At Issue: U.S. Immigaration Policy
A Guatemalan illegal immigrant prepares to board a plane at a flight operations unit at the Phoenix-Mesa Gateway airport during his deportation process in Mesa, Arizona July 10, 2009. REUTERS

Hearings scheduled by the Obama administration to defend an embattled immigration enforcement tool known as Secure Communities have led to protests and walkouts, a sign of the program's enduring unpopularity amongst immigration advocates.

The program essentially enlists local law enforcement to enforce immigration laws, compelling police officers to enter the information of people they arrest into a federal database, where it can then be matched against records kept by the Department of Homeland Security. Critics of Secure Communities, who range from traditional immigration advocacy groups to law enforcement to governors who sought to pull out of the program, contend that the program ends up deporting nonviolent offenders who pose no threat to public safety.

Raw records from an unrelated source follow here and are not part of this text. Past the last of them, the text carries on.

**config.mk**
```make
export PLATFORM = sky130hd
export DESIGN_NAME = usb_audio_i2s_bridge
export DESIGN_NICKNAME = d
export VERILOG_FILES = /design/src/rtl/usb_audio_i2s_bridge.sv
export SDC_FILE = /design/constraint.sdc
export NUM_CORES = 1
export LEC_CHECK = 0
export BUFFER_PORTS_ARGS = -buffer_cell sky130_fd_sc_hd__clkbuf_2
export CAP_MARGIN = 20
export CELL_PAD_IN_SITES_DETAIL_PLACEMENT = 0
export CELL_PAD_IN_SITES_GLOBAL_PLACEMENT = 2
export CORE_MARGIN = 1
export CORE_UTILIZATION = 35
export DETAILED_ROUTE_END_ITERATION = 16
export MAX_ROUTING_LAYER = met4
export PLACE_DENSITY_LB_ADDON = 0.1
export SLEW_MARGIN = 5
export SYNTH_ARGS = -nofsm -noshare
export SYNTH_HDL_FRONTEND = slang
export SYNTH_SLANG_ARGS = --single-unit
```
**constraint.sdc**
```tcl
create_clock -name clk -period 2.7 [get_ports clk]
set_input_delay 0.135 -clock clk [delete_from_list [all_inputs] [get_ports clk]]
set_output_delay 0.135 -clock clk [all_outputs]
set_load 0.01 [all_outputs]
```
**src/rtl/usb_audio_i2s_bridge.sv**
```systemverilog
`default_nettype none
// +--------------------------------------------------------------------------+
// | usb_audio_i2s_bridge: PCM strobe/sample port to I2S master (DAC + ADC).  |
// | Optional I2S_LEFT_JUSTIFIED_EN selects left-justified serial format.     |
// | Revision: 1.0                                                            |
// +--------------------------------------------------------------------------+
module usb_audio_i2s_bridge #(
  parameter int FRAME_CYCLES   = 1250,
  parameter int RX_UPDATE_SLOT = 56
) (
  input  logic        rstn,
  input  logic        clk,
  input  logic        audio_en,
  input  logic [15:0] audio_lo,
  input  logic [15:0] audio_ro,
  output logic [15:0] audio_li,
  output logic [15:0] audio_ri,
  output logic        i2s_bclk,
  output logic        i2s_lrck,
  output logic        i2s_sdout,
  input  logic        i2s_sdin
);

  localparam logic [10:0] c_ACC_STEP = 11'd128;
  localparam logic [10:0] c_FRAME    = 11'(FRAME_CYCLES);
  localparam logic [6:0]  c_UPDATE_H = 7'(2 * RX_UPDATE_SLOT);

  typedef enum logic [0:0] {
    ST_IDLE = 1'b0,
    ST_RUN  = 1'b1
  } state_t;

  state_t      r_state;
  logic [10:0] r_acc;
  logic [6:0]  r_h;
  logic [31:0] r_tx;
  logic [15:0] r_rx_l;
  logic [15:0] r_rx_r;
  logic [1:0]  r_sync;
  logic        r_sdout;

  logic [10:0] w_acc_sum;
  logic        w_tick;
  logic [6:0]  w_h_next;
  logic [4:0]  w_s_next;
  logic [15:0] w_word_next;
  logic        w_s_in_range;
  logic        w_tx_bit;

  // Everything below is evaluated for the half-bit position the next tick enters.
  always_comb begin
    w_acc_sum   = r_acc + c_ACC_STEP;
    w_tick      = (r_state == ST_RUN) && (w_acc_sum >= c_FRAME);
    w_h_next    = r_h + 7'd1;
    w_s_next    = w_h_next[5:1];
    w_word_next = w_h_next[6] ? r_tx[31:16] : r_tx[15:0];
`ifdef I2S_LEFT_JUSTIFIED_EN
    w_s_in_range = ~w_s_next[4];
    w_tx_bit     = w_word_next[4'd15 - w_s_next[3:0]];
`else
    w_s_in_range = (w_s_next >= 5'd1) && (w_s_next <= 5'd16);
    w_tx_bit     = w_word_next[4'(5'd16 - w_s_next)];
`endif
  end

  always_ff @(posedge clk or negedge rstn) begin
    if (!rstn) begin
      r_state  <= ST_IDLE;
      r_acc    <= '0;
      r_h      <= '0;
      r_tx     <= '0;
      r_rx_l   <= '0;
      r_rx_r   <= '0;
      r_sync   <= '0;
      r_sdout  <= 1'b0;
      audio_li <= '0;
      audio_ri <= '0;
    end else begin
      r_sync <= {r_sync[0], i2s_sdin};
      if (audio_en) begin
        r_state <= ST_RUN;
        r_acc   <= '0;
        r_h     <= '0;
        r_tx    <= {audio_ro, audio_lo};
`ifdef I2S_LEFT_JUSTIFIED_EN
        r_sdout <= audio_lo[15];
`else
        r_sdout <= 1'b0;
`endif
      end else if (r_state == ST_RUN) begin
        if (w_tick) begin
          r_acc <= w_acc_sum - c_FRAME;
          r_h   <= w_h_next;
          if (!w_h_next[0]) begin
            r_sdout <= w_s_in_range & w_tx_bit;
            if (w_h_next == c_UPDATE_H) begin
              audio_li <= r_rx_l;
              audio_ri <= r_rx_r;
            end
          end else if (w_s_in_range) begin
            if (w_h_next[6]) r_rx_r <= {r_rx_r[14:0], r_sync[1]};
            else             r_rx_l <= {r_rx_l[14:0], r_sync[1]};
          end
        end else begin
          r_acc <= w_acc_sum;
        end
      end
    end
  end

  assign i2s_bclk  = r_h[0];
  assign i2s_lrck  = r_h[6];
  assign i2s_sdout = r_sdout;

endmodule
`default_nettype wire

```
**config.mk**
```make
export PLATFORM = sky130hd
export DESIGN_NAME = direct_sound_fifo
export DESIGN_NICKNAME = d
export VERILOG_FILES = /design/src/rtl/direct_sound_pkg.sv /design/src/rtl/direct_sound_fifo.sv
export SDC_FILE = /design/constraint.sdc
export NUM_CORES = 1
export LEC_CHECK = 0
export ABC_AREA = 1
export ABC_CLOCK_PERIOD_IN_PS = 4440
export CELL_PAD_IN_SITES_DETAIL_PLACEMENT = 0
export CELL_PAD_IN_SITES_GLOBAL_PLACEMENT = 2
export CORE_ASPECT_RATIO = 0.6
export CORE_MARGIN = 2
export CORE_UTILIZATION = 42
export CTS_BUF_LIST = sky130_fd_sc_hd__clkbuf_16
export DETAILED_ROUTE_END_ITERATION = 8
export DONT_BUFFER_PORTS = 1
export GPL_TIMING_DRIVEN = 0
export HOLD_SLACK_MARGIN = 0.15
export PLACE_DENSITY = 0.8
export SLEW_MARGIN = 10
export SYNTH_ARGS = -nofsm -noshare
export SYNTH_HDL_FRONTEND = slang
export SYNTH_SLANG_ARGS = --single-unit
```
**constraint.sdc**
```tcl
create_clock -name clock -period 4.44 [get_ports clock]
set_input_delay 1.11 -clock clock [delete_from_list [all_inputs] [get_ports clock]]
set_output_delay 1.11 -clock clock [all_outputs]
set_load 0.01 [all_outputs]
```
**config.mk**
```make
export PLATFORM = sky130hd
export DESIGN_NAME = aes_mixcolumns_seq
export DESIGN_NICKNAME = d
export VERILOG_FILES = /design/src/rtl/aes_mixcolumns_seq.sv
export SDC_FILE = /design/constraint.sdc
export NUM_CORES = 1
export LEC_CHECK = 0
export BUFFER_PORTS_ARGS = -buffer_cell sky130_fd_sc_hd__buf_2
export CAP_MARGIN = 25
export CORE_MARGIN = 4
export CORE_UTILIZATION = 33
export DETAILED_ROUTE_END_ITERATION = 12
export GPL_ROUTABILITY_DRIVEN = 0
export GPL_TIMING_DRIVEN = 0
export PLACE_DENSITY = 0.63
export SETUP_SLACK_MARGIN = 0.05
export SLEW_MARGIN = 15
export SYNTH_ARGS = -nofsm -noshare
export SYNTH_HDL_FRONTEND = slang
export SYNTH_SLANG_ARGS = --single-unit
```
**constraint.sdc**
```tcl
create_clock -name clk -period 3.8 [get_ports clk]
set_clock_uncertainty 0.05 [all_clocks]
set_input_delay 0.38 -clock clk [delete_from_list [all_inputs] [get_ports clk]]
set_output_delay 0.38 -clock clk [all_outputs]
set_load 0.01 [all_outputs]
```
**src/rtl/aes_mixcolumns_seq.sv**
```systemverilog
// Forward AES MixColumns, column-serial with valid/ready handshake on both sides.
// Optional feature: define AES_MIXCOL_BYPASS_EN to add in_bypass (final-round pass-through).
module aes_mixcolumns_seq #(
    parameter int unsigned COLS_PER_CYCLE = 1
) (
    input  logic         clk,
    input  logic         rst_n,
    input  logic         in_valid,
    output logic         in_ready,
    input  logic [127:0] state_in,
`ifdef AES_MIXCOL_BYPASS_EN
    input  logic         in_bypass,
`endif
    output logic         out_valid,
    input  logic         out_ready,
    output logic [127:0] state_out
);

    generate
        if (!(COLS_PER_CYCLE == 1 || COLS_PER_CYCLE == 2 || COLS_PER_CYCLE == 4)) begin : g_bad_cpc
            $error("aes_mixcolumns_seq: COLS_PER_CYCLE must be 1, 2 or 4");
        end
    endgenerate

    // Column groups are aligned, so masking the low index bits selects the active group.
    localparam logic [1:0] STEP     = 2'(COLS_PER_CYCLE);
    localparam logic [1:0] LAST_COL = 2'(4 - COLS_PER_CYCLE);
    localparam logic [1:0] GRP_MASK = ~2'(COLS_PER_CYCLE - 1);

    typedef enum logic [1:0] {IDLE, BUSY, DONE} state_e;

    state_e       state_q, state_d;
    logic [1:0]   col_idx_q, col_idx_d;
    logic [127:0] work_q, work_d;
    logic [127:0] acc_q, acc_d;
    logic [127:0] out_q, out_d;
    logic         out_valid_q, out_valid_d;
    logic         accept;
`ifdef AES_MIXCOL_BYPASS_EN
    logic         bypass_q, bypass_d;
`endif

    function automatic logic [7:0] xtime(input logic [7:0] x);
        return {x[6:0], 1'b0} ^ (8'h1b & {8{x[7]}});
    endfunction

    function automatic logic [31:0] mix_col(input logic [31:0] col);
        logic [7:0] a, b, c, d;
        a = col[31:24];
        b = col[23:16];
        c = col[15:8];
        d = col[7:0];
        return {xtime(a) ^ xtime(b) ^ b ^ c ^ d,
                a ^ xtime(b) ^ xtime(c) ^ c ^ d,
                a ^ b ^ xtime(c) ^ xtime(d) ^ d,
                xtime(a) ^ a ^ b ^ c ^ xtime(d)};
    endfunction

    always_ff @(posedge clk or negedge rst_n) begin
        if (!rst_n) begin
            state_q     <= IDLE;
            col_idx_q   <= '0;
            work_q      <= '0;
            acc_q       <= '0;
            out_q       <= '0;
            out_valid_q <= 1'b0;
`ifdef AES_MIXCOL_BYPASS_EN
            bypass_q    <= 1'b0;
`endif
        end else begin
            state_q     <= state_d;
            col_idx_q   <= col_idx_d;
            work_q      <= work_d;
            acc_q       <= acc_d;
            out_q       <= out_d;
            out_valid_q <= out_valid_d;
`ifdef AES_MIXCOL_BYPASS_EN
            bypass_q    <= bypass_d;
`endif
        end
    end

    always_comb begin
        state_d = state_q;
        unique case (state_q)
            IDLE:    if (accept) state_d = BUSY;
            BUSY:    if (col_idx_q == LAST_COL) state_d = DONE;
            DONE:    if (out_ready) state_d = accept ? BUSY : IDLE;
            default: state_d = IDLE;
        endcase
    end

    always_comb begin
        in_ready    = (state_q == IDLE) || (state_q == DONE && out_ready);
        accept      = in_valid && in_ready;
        work_d      = work_q;
        col_idx_d   = col_idx_q;
        acc_d       = acc_q;
        out_d       = out_q;
`ifdef AES_MIXCOL_BYPASS_EN
        bypass_d    = bypass_q;
`endif
        if (accept) begin
            work_d    = state_in;
            col_idx_d = '0;
`ifdef AES_MIXCOL_BYPASS_EN
            bypass_d  = in_bypass;
`endif
        end
        if (state_q == BUSY) begin
            for (int unsigned c = 0; c < 4; c++) begin
                if ((2'(c) & GRP_MASK) == col_idx_q) begin
`ifdef AES_MIXCOL_BYPASS_EN
                    acc_d[127-32*c -: 32] = bypass_q ? work_q[127-32*c -: 32]
                                                     : mix_col(work_q[127-32*c -: 32]);
`else
                    acc_d[127-32*c -: 32] = mix_col(work_q[127-32*c -: 32]);
`endif
                end
            end
            col_idx_d = col_idx_q + STEP;
            if (col_idx_q == LAST_COL) out_d = acc_d;
        end
        out_valid_d = (state_d == DONE);
        out_valid   = out_valid_q;
        state_out   = out_q;
    end

endmodule
```
After elaboration in Yosys (flattened, before gate mapping)
Index checks and enable logic that the tools add are counted.

Bits in registers: 389. Latch bits: 0. Memory bits (writable): 0. ROM bits: 0. Output and inout bits: 130. Logic and storage cells: 112. Memories: 0.

Add/sub/neg operators: 1. Multiply operators: 0. Div/mod/pow operators: 0. Magnitude comparators: 0. Equal/unequal tests: 7. Shifts and indexed selects: 0. Muxes and demuxes: 11. Bitwise gates (word level): 80. Reduce and logical (&&, ||, !) cells: 7.

Operators by type and width (count): XOR 8 bit (64); 2-to-1 mux 32 bit (4); XOR 8 x 5 -> 8 bit (16); 2-to-1 mux 2 bit (5); equality test 2 bit, second input constant (3); case mux 2 bit (3 select lines) (1); equality test 2 bit, first input constant (2); zero test 2 bit (2); adder 2 x 1 -> 2 bit, second input constant (1); equality test 1 x 2 -> 1 bit, first input constant (1); equality test 2 x 1 -> 1 bit, second input constant (1); logical AND 1 bit (2); AND reduction 2 bit (1); nonzero test 2 bit (1); logical OR 1 bit (1); 2-to-1 mux 1 bit (1).

Depth between registers and ports, before layout
Depth after elaboration: 8. Mapped depth: 7.

Worst setup path before layout
OpenSTA, ideal clock, no wires.

Path kind: register to register. Start point: register state_q[1]. End point: register work_q[40]. Arrival: 1497 ps. Data required time: 3625 ps. Path slack: 2128 ps. Cell stages (with the launch flop): 6. Path buffers: 2. Period minus slack after synthesis: 1672 ps. Cell sequence: dfrtp_1 -> nor2b_1 -> nor3b_2 -> buf_2 -> buf_4 -> mux2_2.

Longest elaborated chain between the ends: 4. Elaborated cells between the ends (all ways): 5.

RTL lines: start, declared (line 32) `state_e state_q, state_d;`; start signal, assigned (line 71) `state_q <= state_d;`; equality test 2 bit (line 94) `in_ready = (state_q == IDLE) || (state_q == DONE && out_ready);`; logical AND 1 bit (line 94); logical OR 1 bit * (line 94); logical AND 1 bit * (line 95) `accept = in_valid && in_ready;`; end signal, assigned (line 73) `work_q <= work_d;`; end, declared (line 34) `logic [127:0] work_q, work_d;`.

Every way passes the cells marked *; elsewhere a longest branch is shown, timed or not. A chain may end at the register's enable or synchronous reset.

Final worst setup path
Start point: register col_idx_q[0]. End point: register out_q[115], in the netlist state_out[115].

Longest elaborated chain between the ends: 2. Elaborated cells between the ends (all ways): 4.

RTL lines: start, declared (line 33) `logic [1:0] col_idx_q, col_idx_d;`; start signal, assigned (line 72) `col_idx_q <= col_idx_d;`; equality test 2 bit or zero test 2 bit (tied branches) (line 122, 112); AND reduction 2 bit (no source line) or 2-to-1 mux 32 bit (tied branches); end signal, assigned (line 75) `out_q <= out_d;`; end, declared (line 36) `logic [127:0] out_q, out_d;`.

Several ways; a longest one is shown, not always the timed one.

==> flow_summary.yaml <==
outcome:
  outcome: "finished clean"
cts:
  clock_sinks: 357
  cts_tree: "yes"
  clk_pin_slew_ps: 60
  numCtsBuffers: 43
  clk_latency_ps: 570
  cts_root_buf: "clkbuf_16"
  postCtsSetupBuffers: 0
  clock_path_buffers: 3
  htreeDepth: 2
routing:
  wirelength_microns: 55500
  viasPerCell: 4.89
  route.detailed.drc: 0
  drt-pass1-iter-count: 5
  drtIter0Drc: 902
  num_vias: 13100
  ant_nets: 0
  wl_per_cell_microns: 20.7
sta:
  hold_viol_final: 0
  relSlewSlack_pct: 47.4
  tns_ps: 0
  rsz0062_at_grt: "false"
  min_period_ps: 2660
  timing.hold.ws_ps: 37.4
  finalSetupViolations: 0
  worst_slack_ps: 1140
  fmax_mhz: 375
  maxSlewViolCount: 0
  tightestPinTransition_ps: 788
  timing.final.crit_share_pct: 70.1
final_layout:
  syn2layout_area_growth_pct: 26.4
  nNetsFinal: 2027
  drive_gt1_share_pct: 27.2
  nFillCells: 5238
  fin_util_pct: 42.4
  final_cells: 2681
power:
  combPwrFrac_pct: 60.4
  p_int_mw: 17.7
  pwr-share-clk_pct: 14.5
  p_sw_mw: 11.5
  cellPowerDensity_nw_per_um2: 1210
  p_seq_share_pct: 25.1
  leakagePower_nw: 11.7
  netSwitchingFraction_pct: 39.2
  ir_worst_vdd_mv: 0.624
place:
  dp_cells: 2480
  pre_cts_slack_ps: 1160
  hpwl_microns: 40400
  io_buffers: 261
worst_setup_path:
  cp.required_ps: 4210
  start_kind: "flip-flop"
  critPathKind: "reg2reg"
  cp-end-kind: "flip-flop"
  critPathMaxFanout: 10
  arrival_ps: 3080
yosys:
  yosysUniqueCellTypes: 30
  ys_seq_area_share_pct: 46.8
  netlist_instances: 1460
  synth_nets: 1596
  synthesis.area_sq_um: 19100
  syn_area_per_cell_sq_um: 13.1
  yosysWarnings: 0
  ys_ff_latch: 357
floorplanning:
  die_x_microns: 248
  die_h_microns: 248
  initial_core_util_pct: 33.6
  coreArea_sq_um: 56800
  die_area_sq_um: 61700
  rows: 87
  ios: 262
global_routing:
  antenna_found_initial: 3
  grt_overflow: 0
  grt_max_degree: 106
  grt_pass1_wl_microns: 87000
  grt_pass1_vias: 14200
  grtUsageTotal_pct: 17.9
min_path:
  hold_class: "in2reg"
flow_run:
  drv_cap: 0
-- metal layers --
metal	vias up	part of all wire, %	global-route usage (%)
met5	-	0.047	0
met4	4	2.7	5.34
met3	88	7.9	5.44
met2	433	45	28.1
met1	6620	44	24.3
li1	5962	-	-
-- stage by stage --
step	power, mW	cell area [sq um]
6_report	29.2	24100
5_1_grt	30.9	24100
4_1_cts	29.3	24100
3_5_place_dp	24.8	21400
3_3_place_gp	24.4	21300
2_1_floorplan	19.9	19100
-- Yosys cell counts --
| cell type | instances | area [sq um] |
|---|---|---|
| dfrtp_1 | 357 | 8930 |
| nand2_1 | 229 | 860 |
| xnor3_1 | 136 | 3060 |
| mux2_2 | 125 | 1410 |
| o21ai_0 | 123 | 616 |
| nand3b_1 | 100 | 751 |
| o211ai_1 | 93 | 698 |
| xor2_1 | 76 | 666 |
| clkbuf_1 | 52 | 195 |
| xnor2_1 | 34 | 298 |
| xor3_1 | 34 | 808 |
| buf_2 | 33 | 165 |
| buf_4 | 14 | 105 |
| xor2_2 | 11 | 179 |
| buf_1 | 10 | 37.5 |
| o21ai_1 | 8 | 40.0 |
| ha_1 | 4 | 50.1 |
| inv_1 | 3 | 11.3 |
| mux2_1 | 3 | 33.8 |
| nand2b_1 | 3 | 18.8 |
| o211ai_2 | 3 | 37.5 |
| and3b_1 | 1 | 8.76 |
| nor2_1 | 1 | 3.75 |
| nor2b_1 | 1 | 6.26 |
| nor3b_2 | 1 | 12.5 |
| o21bai_1 | 1 | 7.51 |
| o22ai_1 | 1 | 6.26 |
| xnor2_2 | 1 | 16.3 |
| xnor3_2 | 1 | 23.8 |
| xor3_2 | 1 | 25.0 |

John Morton, director of Immigration and Customs Enforcement, convened a 21-member task force to look into such complaints. The task force began holding hearings, but instead of orderly question and answer sessions they got sometimes boisterous protests, with attendees banging drums, organizing walkouts and vocally denouncing Secure Communities. More than 160 organizations sent a letter calling for the task force to disband and labeling Immigration and Customs Enforcement a rogue program, The New York Times reported.

Chuck Wexler, executive director of the Police Research Forum and the task force's chairman, acknowledged the grievances.

This program at its heart is about serious offenders, Wexler said. I don't think that there is any question that a number of people caught up in the system don't fit the criteria of a serious offender.

In a sign of the the program's centrality to President Barack Obama's immigration enforcement strategy, the Department of Homeland Security recently mandated participation in Secure Communities. The moved served to override objections from state and local officials, and reversed the Obama administration's previous assertion that states could opt out or suspend participation in the program.

Obama has weathered intense criticism for his approach, with immigration advocates arguing that heavy handed enforcement -- Obama has presided over more deportations than any other president in history -- fails to distinguish between violent and nonviolent offenders. In response, Obama announced last week that he would grant a reprieve for about 300,000 immigrants facing deportations.